## src/rtl/stk_pkg.sv

```systemverilog
package stk_pkg;

   typedef enum logic [1:0] {
      OP_HOLD = 2'd0,
      OP_PUSH = 2'd1,
      OP_POP  = 2'd2
   } stk_op_e;

   // exactly one request line high selects an operation; otherwise hold
   function automatic stk_op_e decode_op(input logic push, input logic pop);
      if (push && !pop)      return OP_PUSH;
      else if (pop && !push) return OP_POP;
      else                   return OP_HOLD;
   endfunction

endpackage

```

## src/rtl/stk_cell.sv

```systemverilog
module stk_cell
   import stk_pkg::*;
#(
   parameter int DATA_W = 32
) (
   input  logic              clk,
   input  logic              rst,
   input  stk_op_e           op,
   input  logic [DATA_W-1:0] from_above,
   input  logic [DATA_W-1:0] from_below,
   output logic [DATA_W-1:0] q
);

   always_ff @(posedge clk) begin
      if (rst) begin
         q <= '0;
      end else begin
         case (op)
            OP_PUSH: q <= from_above;
            OP_POP:  q <= from_below;
            default: q <= q;
         endcase
      end
   end

   AST_CELL_HOLD: assert property (@(posedge clk) disable iff (rst)
      (op == OP_HOLD) |=> $stable(q));

endmodule

```

## src/rtl/stk_fill.sv

```systemverilog
module stk_fill
   import stk_pkg::*;
#(
   parameter int DEPTH = 4
) (
   input  logic    clk,
   input  logic    rst,
   input  stk_op_e op,
   output logic    full,
   output logic    empty,
   output logic    err
);

   localparam int CNT_W = $clog2(DEPTH + 1);
   localparam logic [CNT_W-1:0] CNT_MAX = CNT_W'(DEPTH);

   logic [CNT_W-1:0] cnt;

   always_ff @(posedge clk) begin
      if (rst) begin
         cnt <= '0;
         err <= 1'b0;
      end else begin
         err <= 1'b0;
         case (op)
            OP_PUSH: begin
               if (cnt == CNT_MAX) err <= 1'b1;
               else                cnt <= cnt + 1'b1;
            end
            OP_POP: begin
               if (cnt == '0) err <= 1'b1;
               else           cnt <= cnt - 1'b1;
            end
            default: cnt <= cnt;
         endcase
      end
   end

   assign full  = (cnt == CNT_MAX);
   assign empty = (cnt == '0);

   AST_NO_OVERFLOW: assert property (@(posedge clk) disable iff (rst)
      cnt <= CNT_MAX);
   AST_FLAGS_EXCL: assert property (@(posedge clk) disable iff (rst)
      !(full && empty));
   AST_ERR_CAUSE: assert property (@(posedge clk) disable iff (rst)
      err |-> $past((op == OP_PUSH && full) || (op == OP_POP && empty)));
   AST_HOLD_COUNT: assert property (@(posedge clk) disable iff (rst)
      (op == OP_HOLD) |=> ($stable(cnt) && !err));

endmodule

```

## src/rtl/shift_stack.sv

```systemverilog
module shift_stack
   import stk_pkg::*;
#(
   parameter int DATA_W     = 32,
   parameter int DEPTH      = 4,
   parameter bit TRACK_FILL = 1'b1
) (
   input  logic              clk,
   input  logic              rst,
   input  logic              push_i,
   input  logic              pop_i,
   input  logic [DATA_W-1:0] din,
   output logic [DATA_W-1:0] top_o,
   output logic              full_o,
   output logic              empty_o,
   output logic              err_o
);

   localparam int LAST = DEPTH - 1;

   if (DATA_W < 1) begin : g_bad_width
      $error("shift_stack: DATA_W must be at least 1");
   end
   if (DEPTH < 2) begin : g_bad_depth
      $error("shift_stack: DEPTH must be at least 2");
   end

   stk_op_e op;
   assign op = decode_op(push_i, pop_i);

   logic [DATA_W-1:0] stage [DEPTH];

   for (genvar g = 0; g < DEPTH; g++) begin : g_chain
      logic [DATA_W-1:0] above;
      logic [DATA_W-1:0] below;
      if (g == 0) begin : g_top
         assign above = din;
      end else begin : g_mid_a
         assign above = stage[g-1];
      end
      if (g == LAST) begin : g_bottom
         assign below = '0;
      end else begin : g_mid_b
         assign below = stage[g+1];
      end
      stk_cell #(.DATA_W(DATA_W)) u_cell (
         .clk        (clk),
         .rst        (rst),
         .op         (op),
         .from_above (above),
         .from_below (below),
         .q          (stage[g])
      );
   end

   assign top_o = stage[0];

   if (TRACK_FILL) begin : g_fill
      stk_fill #(.DEPTH(DEPTH)) u_fill (
         .clk   (clk),
         .rst   (rst),
         .op    (op),
         .full  (full_o),
         .empty (empty_o),
         .err   (err_o)
      );
   end else begin : g_nofill
      assign full_o  = 1'b0;
      assign empty_o = 1'b0;
      assign err_o   = 1'b0;
   end

   AST_PUSH_LOADS_TOP: assert property (@(posedge clk) disable iff (rst)
      (push_i && !pop_i) |=> (top_o == $past(din)));
   AST_POP_RAISES_SECOND: assert property (@(posedge clk) disable iff (rst)
      (pop_i && !push_i) |=> (top_o == $past(stage[1])));
   AST_POP_ZERO_BOTTOM: assert property (@(posedge clk) disable iff (rst)
      (pop_i && !push_i) |=> (stage[LAST] == '0));
   AST_BOTH_NOOP: assert property (@(posedge clk) disable iff (rst)
      (push_i && pop_i) |=> $stable(top_o));

endmodule

```

## config.mk

```make
export PLATFORM = sky130hd
export DESIGN_NAME = shift_stack
export DESIGN_NICKNAME = d
export VERILOG_FILES = /design/src/rtl/stk_pkg.sv /design/src/rtl/stk_cell.sv /design/src/rtl/stk_fill.sv /design/src/rtl/shift_stack.sv
export SDC_FILE = /design/constraint.sdc
export NUM_CORES = 1
export LEC_CHECK = 0
export ABC_AREA = 1
export BUFFER_PORTS_ARGS = -buffer_cell sky130_fd_sc_hd__buf_2
export CAP_MARGIN = 20
export CORE_MARGIN = 3
export CORE_UTILIZATION = 35
export DETAILED_ROUTE_END_ITERATION = 16
export PLACE_DENSITY_LB_ADDON = 0.2
export SYNTH_ARGS = -nofsm -noshare
export SYNTH_HDL_FRONTEND = slang
export SYNTH_HIERARCHICAL = 1
export SYNTH_SLANG_ARGS = --single-unit
```

## constraint.sdc

```tcl
create_clock -name clk -period 3.15 [get_ports clk]
set_clock_uncertainty 0.1 [all_clocks]
set_input_delay 0.63 -clock clk [delete_from_list [all_inputs] [get_ports clk]]
set_output_delay 0.63 -clock clk [all_outputs]
set_load 0.01 [all_outputs]
```

=== Word-level counts from Yosys, hierarchy flattened ===
Cells that the tools add are included.

* Add/subtract/negate cells: 2
* Equal/unequal tests: 5
* Muxes and demuxes: 12
* Reductions and logical operators: 7

{| class="wikitable"
|+ Operator list
! operator !! count
|-
| $pmux W32 S2 || 4
|-
| $mux W3 || 2
|-
| $pmux W3 S2 || 1
|-
| $mux W2 || 2
|-
| $ne A2 B2 Y1 const B || 2
|-
| $add A3 B1 Y3 const B || 1
|-
| $eq A3 B3 Y1 const B || 1
|-
| $logic_not A3 Y1 || 1
|-
| $reduce_and A3 Y1 || 1
|-
| $sub A3 B1 Y3 const B || 1
|-
| $eq A2 B1 Y1 const B || 1
|-
| $eq A2 B2 Y1 const B || 1
|-
| $logic_and A1 B1 Y1 || 2
|-
| $logic_not A1 Y1 || 2
|-
| $mux W1 || 2
|-
| $pmux W1 S2 || 1
|-
| $reduce_bool A2 Y1 || 1
|}

* Bits in registers: 132
* Input bits: 36
* Output and inout bits: 35
* Logic and storage cells: 32

=== Depth between registers and ports, before layout ===
Gate-level depths: netlist of run 1.

* Depth after elaboration: 7
* Mapped depth: 11
* Depth with buffers taken out: 11

=== Hierarchy ===
Netlist of run 1, hierarchy kept.

{| class="wikitable"
|+ By module, submodules not included
! module !! instances !! cells an instance !! area each (sq um) !! seq. area each (sq um)
|-
| stk_cell || 4 || 276 || 1,665.3 || 640.6
|-
| stk_fill || 1 || 38 || 295.3 || 80.1
|-
| shift_stack || 1 || 5 || 18.8 || 0.0
|}

=== Worst setup path after synthesis of run 1 ===
OpenSTA, ideal clock, no wires.

* Path kind: input port to flip-flop
* From: input pop_i
* To: register g_fill.u_fill.cnt[2]
* Library setup time: 0.110 ns
* Arrival: 1.986 ns
* Required time: 2.940 ns
* Setup slack: 0.955 ns
* Stages: 9
* Path buffers: 0
* Path through: inv_1 nor2_1 ha_1 inv_2 fa_1 xnor2_1 nand4_1 nand2_1 nor2_1

* Word-level cells in the longest chain between the ends: 6
* Elaborated cells on any way between the ends: 12
* Classes of those cells: eq/ne (4); mux (3); reduce/logical (5)

{| class="wikitable"
|+ RTL lines
! item !! line !! text
|-
| from (decl) || shift_stack.sv:11 || <nowiki>input logic pop_i,</nowiki>
|-
| $logic_and A1 B1 Y1 / $logic_not A1 Y1 (equally long branches) || stk_pkg.sv:12, stk_pkg.sv:11 ||
|-
| $mux W2 / $logic_and A1 B1 Y1 (equally long branches) || stk_pkg.sv:12, stk_pkg.sv:11 ||
|-
| $mux W2 * || stk_pkg.sv:11 || <nowiki>if (push && !pop) return OP_PUSH;</nowiki>
|-
| named net op[1] || shift_stack.sv:28 || <nowiki>stk_op_e op;</nowiki>
|-
| $eq A2 B2 Y1 / $eq A2 B1 Y1 (equally long branches) || stk_fill.sv:25 || <nowiki>case (op)</nowiki>
|-
| $ne A2 B2 Y1 (no line) / $reduce_bool A2 Y1 (equally long branches) || - ||
|-
| $reduce_and A3 Y1 (no line) || - ||
|-
| to (signal assigned) || stk_fill.sv:28 || <nowiki>else cnt <= cnt + 1'b1;</nowiki>
|-
| to (signal assigned) || stk_fill.sv:32 || <nowiki>else cnt <= cnt - 1'b1;</nowiki>
|-
| to (signal assigned) || stk_fill.sv:34 || <nowiki>default: cnt <= cnt;</nowiki>
|-
| to (decl) || stk_fill.sv:17 || <nowiki>logic [CNT_W-1:0] cnt;</nowiki>
|}

Mark *: on every way through the listed nets, which the timed path passes. The rest lies on a longest branch.
A chain may end at the register's enable or synchronous reset.

=== Worst setup path in the final report of run 1 ===
* From: input push_i
* To: register g_fill.u_fill.cnt[2]

* Word-level cells in the longest chain between the ends: 7
* Elaborated cells on any way between the ends: 12
* Classes of those cells: eq/ne (4); mux (3); reduce/logical (5)

{| class="wikitable"
|+ RTL lines
! item !! line !! text
|-
| from (decl) || shift_stack.sv:10 || <nowiki>input logic push_i,</nowiki>
|-
| $logic_not A1 Y1 || stk_pkg.sv:12 || <nowiki>else if (pop && !push) return OP_POP;</nowiki>
|-
| $logic_and A1 B1 Y1 || stk_pkg.sv:12 ||
|-
| $mux W2 || stk_pkg.sv:12 ||
|-
| $mux W2 * || stk_pkg.sv:11 ||
|-
| named net op[1] || shift_stack.sv:28 ||
|-
| $eq A2 B2 Y1 / $eq A2 B1 Y1 (equally long branches) || stk_fill.sv:25 ||
|-
| $ne A2 B2 Y1 (no line) / $reduce_bool A2 Y1 (equally long branches) || - ||
|-
| $reduce_and A3 Y1 (no line) || - ||
|}

Marked as above.

==> impl_metrics.csv, run 1 <==
group,metric,value,unit
status,status,"completed",
synthesis,synth-adder-area-share,1.36,%
final_layout,antenna_cells,0,
clocking,cts_buffers,17,
hold_path,holdPathEnd,"g_fill.u_fill/err",
floorplanning,die_w,147,µm
synthesis,synth_top_family_by_area,"simple AND/OR/NAND/NOR gates",
clocking,cts-root-buf,"clkbuf_16",
global_routing,antenna_found_initial,0,
synthesis,ys_types,21,
route,drt_iter0_drc,285,
place,numPortBuffers,70,
floorplanning,die_y,147,µm
synthesis,synthCells,1147,
final_layout,fillers,2203,
synthesis,yosys_register_bits,132,
route,drt_wl_total,16200,µm
route,vias,6522,
clocking,clk_pin_slew_worst_paths,0.06,ns
timing,setup-violations-final,0,
run,max_cap_violations,0,
setup_path,critPathRequiredTime,3.40,ns
power_and_ir_drop,fin_total_pwr,4950,µW
timing,grt_setup_unrepaired,"no",
global_routing,overflow,0,
timing,setup_tns,0,ns
clocking,htree_levels,4,
synthesis,synth-compound-area-share,9.38,%
setup_path,timing.rr.start,"g_fill.u_fill/cnt[0]",
final_layout,multi_input_area,3410,µm²
setup_path,crit_fanout,6,
timing,relSlewSlack,60.2,%
setup_path,r2r_cells,7,
setup_path,cp-end-kind,"register",
timing,period_minus_slack,2.15,ns
floorplanning,initial_utilization,35.7,%
synthesis,synth_top_cell_by_area,"dfxtp_1",
synthesis,yosysSeqAreaShare,37.9,%
hold_path,worstHoldPathType,"in -> reg",
setup_path,crit_chain,"buf_2 -> nor2_1 -> ha_1 -> inv_2 -> fa_1 -> xnor2_1 -> nand3_2 -> nand2_1 -> inv_1 -> nor2_1",
final_layout,syn_to_final_growth,16.4,%
setup_path,reg2reg_to,"g_fill.u_fill/cnt[2]",
setup_path,cp-start-kind,"input port",
floorplanning,row_count,51,
synthesis,synth_top_area_share,37.9,%
timing,finalCritPeriodShare,68.4,%
clocking,clk_path_buf_depth,2,
timing,fmax,464,MHz
power_and_ir_drop,max-vdd-ir-drop,0.320,mV
setup_path,critPathMostFrequentCell,"nor2_1",
global_routing,grt_pass1_wl,27700,µm
hold_path,min-delay-start,"rst",
route,vias_per_cell,4.37,
setup_path,r2r_setup_slack,1.53,ns
setup_path,arrival,2.40,ns
hold_path,hold_depth,2,
clocking,hold_buffers,0,
clocking,cts_setup_buffers,0,
timing,slew_violations,0,
route,wl_per_cell,10.9,µm
floorplanning,pin_count,71,
floorplanning,core,19500,µm²
clocking,cts_tree,"yes",
floorplanning,fp.dieArea,21700,µm²
synthesis,synthMuxAreaShare,0,%
clocking,clk_latency,0.41,ns
route,drc_errors,0,
clocking,cts_resized,0,
power_and_ir_drop,powerDensity,609,nW/µm²
setup_path,path_class,"in -> reg",
synthesis,avgSynthCellArea,6.08,µm²
clocking,cts_num_sinks,132,
setup_path,slowest_stage,"nor2_1",
power_and_ir_drop,p_leak,0.00395,µW
final_layout,final_nets,1258,
place,routabilityCongestion,0.718,
route,antenna_left,0,
global_routing,grt_pass1_vias,6087,
synthesis,synthSimpleGateAreaFrac,36.1,%
timing,timing_hold_violations_final,0,
synthesis,ys.warnings.count,6,
place,pre_cts_ws,0.573,ns
global_routing,grtUsageTotal,15.2,%
place,dp_hpwl,9900,µm
synthesis,synthXorXnorAreaFrac,0.126,%
synthesis,yosys-top-cells-area,"dfxtp_1 38%, nor2_1 21%, nand2_1 14%",
setup_path,cp_slowest_stage_delay,0.39,ns
timing,tightest_slew,0.597,ns
route,first_pass_iters,6,
final_layout,drive_gt1_share,10.7,%
final_layout,regArea,2640,µm²
synthesis,syn_area,6980,µm²
global_routing,grt_max_degree,65,
timing,worst_slack,0.997,ns
[cell families after synthesis]
logic type,Yosys count
other,1
flip-flops,132
adder cells (fa/ha/maj),7
AND/OR/NAND/NOR,660
buffers and inverters,216
XOR/XNOR,1
AO/OA/AOI/OAI,130
[critical path, delay by kind of cell]
| kind | cells | cell delay (ns) |
|---|---|---|
| AND/OR/NAND/NOR | 4 | 0.65 |
| buffers and inverters | 3 | 0.20 |
| adder cells (fa/ha/maj) | 2 | 0.67 |
| XOR/XNOR | 1 | 0.24 |
[synth_stat cells]
cell type,n
ha_1,6
xnor2_1,1
inv_2,10
dfxtp_1,132
inv_1,142
nor2_1,389
nand4_1,1
o21ai_0,128
fa_1,1
nor2_4,1
clkbuf_1,12
nor3_1,1
nand2_2,2
nand2_1,263
a21oi_1,1
conb_1,1
buf_2,24
buf_6,28
nand3_4,1
a21oi_2,1
nand3_2,2
[registers in the layout (all words and copies together) (netlist names)]
signal             cells
g_fill.u_fill/cnt      3
g_fill.u_fill/err      1
g_chain.u_cell/q     128
[power breakdown]
part | switching, µW | internal, µW | leakage [µW]
combinational | 499 | 294 | 0.00254
clock | 735 | 1470 | 0.000321
sequential | 108 | 1840 | 0.00109
[layer usage]
layer	GRT usage [%]	wire, µm
met1	18.1	7740
met2	27.3	7860
met3	3.21	406
met4	4.99	233
met5	0	0
[cells in the final DEF, fill, tap and decap left out]
master | synthesis | final
buf_2 | 24 | 70
nor3_1 | 1 | 1
inv_1 | 142 | 142
nor2_4 | 1 | 1
clkinv_4 | 0 | 1
xnor2_1 | 1 | 1
nand2_1 | 263 | 263
dfxtp_1 | 132 | 132
ha_1 | 6 | 2
ha_2 | 0 | 4
nand4_1 | 1 | 1
buf_4 | 0 | 6
nand3_2 | 2 | 2
nand3_4 | 1 | 1
clkinv_2 | 0 | 3
a21oi_2 | 1 | 1
o21ai_0 | 128 | 128
fa_1 | 1 | 1
a21oi_1 | 1 | 1
clkbuf_1 | 12 | 3
bufinv_16 | 0 | 5
nand2_2 | 2 | 2
buf_12 | 0 | 6
clkbuf_8 | 0 | 3
inv_2 | 10 | 10
conb_1 | 1 | 32
nor2_1 | 389 | 389
clkbuf_16 | 0 | 17
[layout make-up]
cell class / instances / share of cell area [%]
Clock buffer: 23 / 5.89
Tap cell: 265 / 4.08
Timing Repair Buffer: 82 / 6.35
Inverter: 152 / 7.03
Multi-Input combinational cell: 830 / 42.0
Sequential cell: 132 / 32.5
Clock inverter: 9 / 2.14
[worst max-delay path by stage]
stage | startpoint | end | slack [ns] | cells past startpoint
floorplan | pop_i | g_fill.u_fill/cnt[2] | 0.95 | 9
global placement | push_i | g_fill.u_fill/cnt[2] | 0.64 | 10
detailed placement | push_i | g_fill.u_fill/cnt[2] | 0.57 | 10
CTS | push_i | g_fill.u_fill/cnt[2] | 1.02 | 10
global route | pop_i | g_fill.u_fill/cnt[2] | 0.82 | 11
finish | push_i | g_fill.u_fill/cnt[2] | 1.0 | 10
[through the flow]
step,cell area [µm²],utilization [%],hold slack [ns],cells
2_1_floorplan,7090,-,0.391,1178
3_3_place_gp,7470,38.2,0.411,1461
3_5_place_dp,7470,38.2,0.412,1461
4_1_cts,8120,41.6,0.372,1493
5_1_grt,8120,41.6,0.381,1493
6_report,8120,41.6,0.390,1493
(Power assumes the default switching activity.)
==> run 2: changes to the inputs <==
==> constraint.sdc (replaced) <==
create_clock -name clk -period 2 [get_ports clk]
set_clock_uncertainty 0.1 [all_clocks]
set_input_delay 0.4 -clock clk [delete_from_list [all_inputs] [get_ports clk]]
set_output_delay 0.4 -clock clk [all_outputs]
set_load 0.01 [all_outputs]
==> run 2 against run 1 <==
Compared with the run above: cell count up 0.74%; combinational power up 67%; sequential power up 58%; non-clock buffer count up 11; global-route usage up 0.63 points; critical path depth down 6; worst setup slack worse by 0.66 ns; via count up 1.0%; core utilization up 0.97 points; die area unchanged; clock power up 54%; first-iteration DRC count up 30%; critical path type is now reg -> out.
==> impl_metrics.csv, run 2 (synthesized netlist as in run 1, its figures left out) <==
group,metric,value,unit
clocking,clk_pin_slew_worst_paths,0.06,ns
global_routing,grt_pass1_vias,6235,
power_and_ir_drop,max-vdd-ir-drop,0.409,mV
floorplanning,fp.dieArea,21700,µm²
clocking,cts_setup_buffers,0,
clocking,cts_resized,0,
final_layout,top_register,"g_chain.u_cell/q",
final_layout,postLayoutCoreUtil,42.6,%
power_and_ir_drop,clkPwrFrac,43.5,%
route,first_pass_iters,4,
route,vias,6587,
clocking,cts_num_sinks,132,
timing,timing_hold_violations_final,0,
timing,relSlewSlack,63.8,%
clocking,cts_buffers,17,
setup_path,arrival,1.16,ns
timing,setup-violations-final,0,
floorplanning,pin_count,71,
global_routing,grt.met1_usage,19.8,%
power_and_ir_drop,p_leak,0.00402,µW
floorplanning,row_count,51,
route,vias_per_cell,4.38,
final_layout,drive_gt1_share,11.7,%
route,drt_wl_total,16500,µm
floorplanning,die_w,147,µm
final_layout,largestRegisters,"g_chain.u_cell/q x128, g_fill.u_fill/cnt x3, g_fill.u_fill/err x1",
global_routing,antenna_found_initial,0,
final_layout,largest_reg_flops,128,
clocking,htree_levels,4,
final_layout,antenna_cells,0,
global_routing,grtUsageTotal,15.9,%
final_layout,syn_to_final_growth,19.1,%
timing,tightest_slew,0.543,ns
setup_path,path_class,"reg -> out",
hold_path,worstHoldPathType,"in -> reg",
floorplanning,core,19500,µm²
floorplanning,initial_utilization,35.7,%
power_and_ir_drop,pwr-share-seq,39.5,%
setup_path,critPathRequiredTime,1.50,ns
status,status,"completed",
global_routing,grt_max_degree,45,
setup_path,crit_fanout,3,
clocking,hold_buffers,0,
power_and_ir_drop,powerDensity,937,nW/µm²
place,pre_cts_ws,-0.0733,ns
power_and_ir_drop,p_int,5620,µW
global_routing,grt_pass1_wl,28600,µm
route,antenna_left,0,
clocking,cts_tree,"yes",
timing,finalCritPeriodShare,83.2,%
floorplanning,die_y,147,µm
timing,slew_violations,0,
place,dp_hpwl,10100,µm
route,drt_iter0_drc,370,
timing,period_minus_slack,1.66,ns
global_routing,globalRouteMet3Util,2.87,%
final_layout,final_cell_mix,"389 x nor2_1, 263 x nand2_1, 142 x inv_1",
final_layout,final_common_cell,"nor2_1",
final_layout,fillers,2156,
power_and_ir_drop,combPwrFrac,17.0,%
route,wl_per_cell,11.0,µm
setup_path,cp-start-kind,"register",
run,max_cap_violations,0,
setup_path,cp-end-kind,"output port",
place,routabilityCongestion,0.733,
timing,grt_setup_unrepaired,"no",
clocking,cts-root-buf,"clkbuf_16",
final_layout,final_nets,1269,
route,drc_errors,0,
power_and_ir_drop,swShare,27.8,%
clocking,clk_latency,0.42,ns
timing,worst_slack,0.336,ns
global_routing,met2_usage,27.7,%
global_routing,top_usage_layer,"met2",
timing,fmax,601,MHz
global_routing,overflow,0,
power_and_ir_drop,switching_power,2170,µW
place,numPortBuffers,70,
clocking,clk_path_buf_depth,2,
==> run 2: cell types whose count changed in the layout (fill, tap and decap cells not counted), sizes merged <==
cell	previous run	this run
buf	82	93
bufinv	5	4
clkbuf	23	21
clkinv	4	2
clkinvlp	0	5
==> run 2: path summary, 6_finish.rpt <==
| path | slack [ns] | cells after the start | start | end |
|---|---|---|---|---|
| min | 0.18 | 2 | rst | g_fill.u_fill/err |
| min reg2reg | 0.42 | 2 | g_chain[3].u_cell/q[8] | g_chain[3].u_cell/q[8] |
| max | 0.34 | 4 | g_fill.u_fill/cnt[0] | full_o |
| max reg2reg | 0.44 | 7 | g_fill.u_fill/cnt[0] | g_fill.u_fill/cnt[2] |
==> run 2: final cells by class <==
| cell class | count | area (µm²) | area share [%] |
|---|---|---|---|
| clock buffers | 21 | 470 | 5.66 |
| multi-input cells | 830 | 3410 | 41.0 |
| inverters | 152 | 571 | 6.87 |
| flip-flops and latches | 132 | 2640 | 31.8 |
| clock inverters | 11 | 175 | 2.11 |
| well taps | 265 | 332 | 3.99 |
| repair buffers | 93 | 711 | 8.55 |
==> run 2: routing by layer <==
metal,vias to the layer above,share of wire (%)
met3,11,3.5
met4,0,1.3
met1,2963,48
li1,3517,-
met5,-,0
met2,96,48
==> run 2: through the flow <==
step | cells | total power (µW) | hold slack, ns | area (µm²) | TNS, ns
6_report | 1504 | 7780 | 0.178 | 8310 | 0
5_1_grt | 1504 | 8260 | 0.205 | 8310 | 0
3_3_place_gp | 1472 | 4450 | 0.407 | 7660 | -0.00764
4_1_cts | 1504 | 7900 | 0.163 | 8310 | 0
2_1_floorplan | 1178 | 4080 | 0.377 | 7090 | 0
3_5_place_dp | 1472 | 4470 | 0.410 | 7660 | -0.208
==> run 2: critical path, cell delays in order, from the launching register on <==
cell     delay [ns]
dfxtp_1        0.34
nor2_4         0.14
inv_1          0.06
nor2_1         0.08
buf_2          0.13
==> run 2: power by group through the flow <==
stage / registers (µW) / clock network, µW / logic (µW)
floorplan: 3120 / 0 / 958
global placement: 3130 / 0 / 1320
detailed placement: 3130 / 0 / 1330
CTS: 3080 / 3480 / 1340
global route: 3120 / 3590 / 1550
finish: 3080 / 3380 / 1320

+===+

#### [What is expected]
Your output should be the lines from the one with "stage / registers" through the end of the records above, copied exactly.

#### [Response for this exercise]
stage / registers (µW) / clock network, µW / logic (µW)
floorplan: 3120 / 0 / 958
global placement: 3130 / 0 / 1320
detailed placement: 3130 / 0 / 1330
CTS: 3080 / 3480 / 1340
global route: 3120 / 3590 / 1550
finish: 3080 / 3380 / 1320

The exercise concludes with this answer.